Fio accepts job descriptions in a simple-to-understand text format. Several example job files are included. Fio displays all sorts of I/O performance information, including complete IO latencies and percentiles.

It is in wide use in many places, for both benchmarking, QA, and verification purposes. It supports Linux, FreeBSD, NetBSD, OpenBSD, OS X, OpenSolaris, AIX, HP-UX, Android, and Windows.

In this tutorial, we will be using Ubuntu 16 and you are required to have sudo or root privileges to the computer. We will go over the installation and use of fio.

Installing fio from Source

We are going to clone the repo on GitHub. Install the prerequisites, and then we will build the packages from the source code.
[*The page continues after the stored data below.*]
$ cat src/rtl/inst_fetch_resp_pkg.sv
// Shared definitions for the instruction-fetch responder: reset/chip-enable
// levels, bus widths, fetch FSM encoding and the beat address helper.
package inst_fetch_resp_pkg;

  localparam logic RST_ENABLE   = 1'b1;
  localparam logic CHIP_ENABLE  = 1'b1;
  localparam logic CHIP_DISABLE = 1'b0;

  localparam int INST_ADDR_W = 32;
  localparam int INST_W      = 32;

  typedef enum logic [1:0] {
    IFS_IDLE  = 2'd0,
    IFS_FETCH = 2'd1,
    IFS_DONE  = 2'd2
  } ifs_state_t;

  // Byte address of a beat; wraps modulo 2^32 past the top of memory.
  function automatic logic [INST_ADDR_W-1:0] beat_addr(
    input logic [INST_ADDR_W-1:0] base,
    input logic [1:0]             beat
  );
    return base + {{(INST_ADDR_W-2){1'b0}}, beat};
  endfunction

endpackage
[config.mk]
export PLATFORM = sky130hd
export DESIGN_NAME = moore_seq_param
export DESIGN_NICKNAME = d
export VERILOG_FILES = /design/src/rtl/moore_seq_param.sv
export SDC_FILE = /design/constraint.sdc
export NUM_CORES = 1
export LEC_CHECK = 0
export ABC_AREA = 1
export CAP_MARGIN = 40
export CORE_MARGIN = 2
export CORE_UTILIZATION = 48
export CTS_CLUSTER_DIAMETER = 60
export DETAILED_ROUTE_END_ITERATION = 8
export GPL_TIMING_DRIVEN = 0
export PLACE_DENSITY = 0.75
export REMOVE_ABC_BUFFERS = 1
export SLEW_MARGIN = 0
export SYNTH_ARGS = -nofsm -noshare
export SYNTH_HDL_FRONTEND = slang
export SYNTH_SLANG_ARGS = --single-unit
[constraint.sdc]
create_clock -name clk -period 1.9 [get_ports clk]
set_input_delay 0.57 -clock clk [delete_from_list [all_inputs] [get_ports clk]]
set_output_delay 0.57 -clock clk [all_outputs]
set_load 0.005 [all_outputs]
Lets’ start by making sure we have git installed.

sudo apt-get install git

For centOS users you can use:

sudo yum install git

Now we change directory to /opt and clone the repo from Github:

cd /opt
git clone https://github.com/axboe/fio

You should see the output below:

Cloning into 'fio'...
remote: Counting objects: 24819, done.
remote: Compressing objects: 100% (44/44), done.
remote: Total 24819 (delta 39), reused 62 (delta 32), pack-reused 24743
Receiving objects: 100% (24819/24819), 16.07 MiB | 0 bytes/s, done.
Resolving deltas: 100% (16251/16251), done.
Checking connectivity... done.

Now, we change directory into the fio codebase by typing the command below inside the opt folder:

cd fio

We can finally build fio from source using the `make` build utility bu using the commands below:

# ./configure
# make
# make install

Installing fio on Ubuntu

For Ubuntu and Debian, fio is available on the main repository. You can easily install fio using the standard package managers such as yum and apt-get.

For Ubuntu and Debian you can simple use:

sudo apt-get install fio

For CentOS/Redhat you can simple use:
On CentOS, you might need to install EPEL repository to your system before you can have access to fio. You can install it by running the following command:

sudo yum install epel-release -y

You can then install fio using the command below:

sudo yum install fio -y

Disk Performace testing with Fio

With Fio is installed on your system. It’s time to see how to use Fio with some examples below. We are going to perform a random write, read and read and write test.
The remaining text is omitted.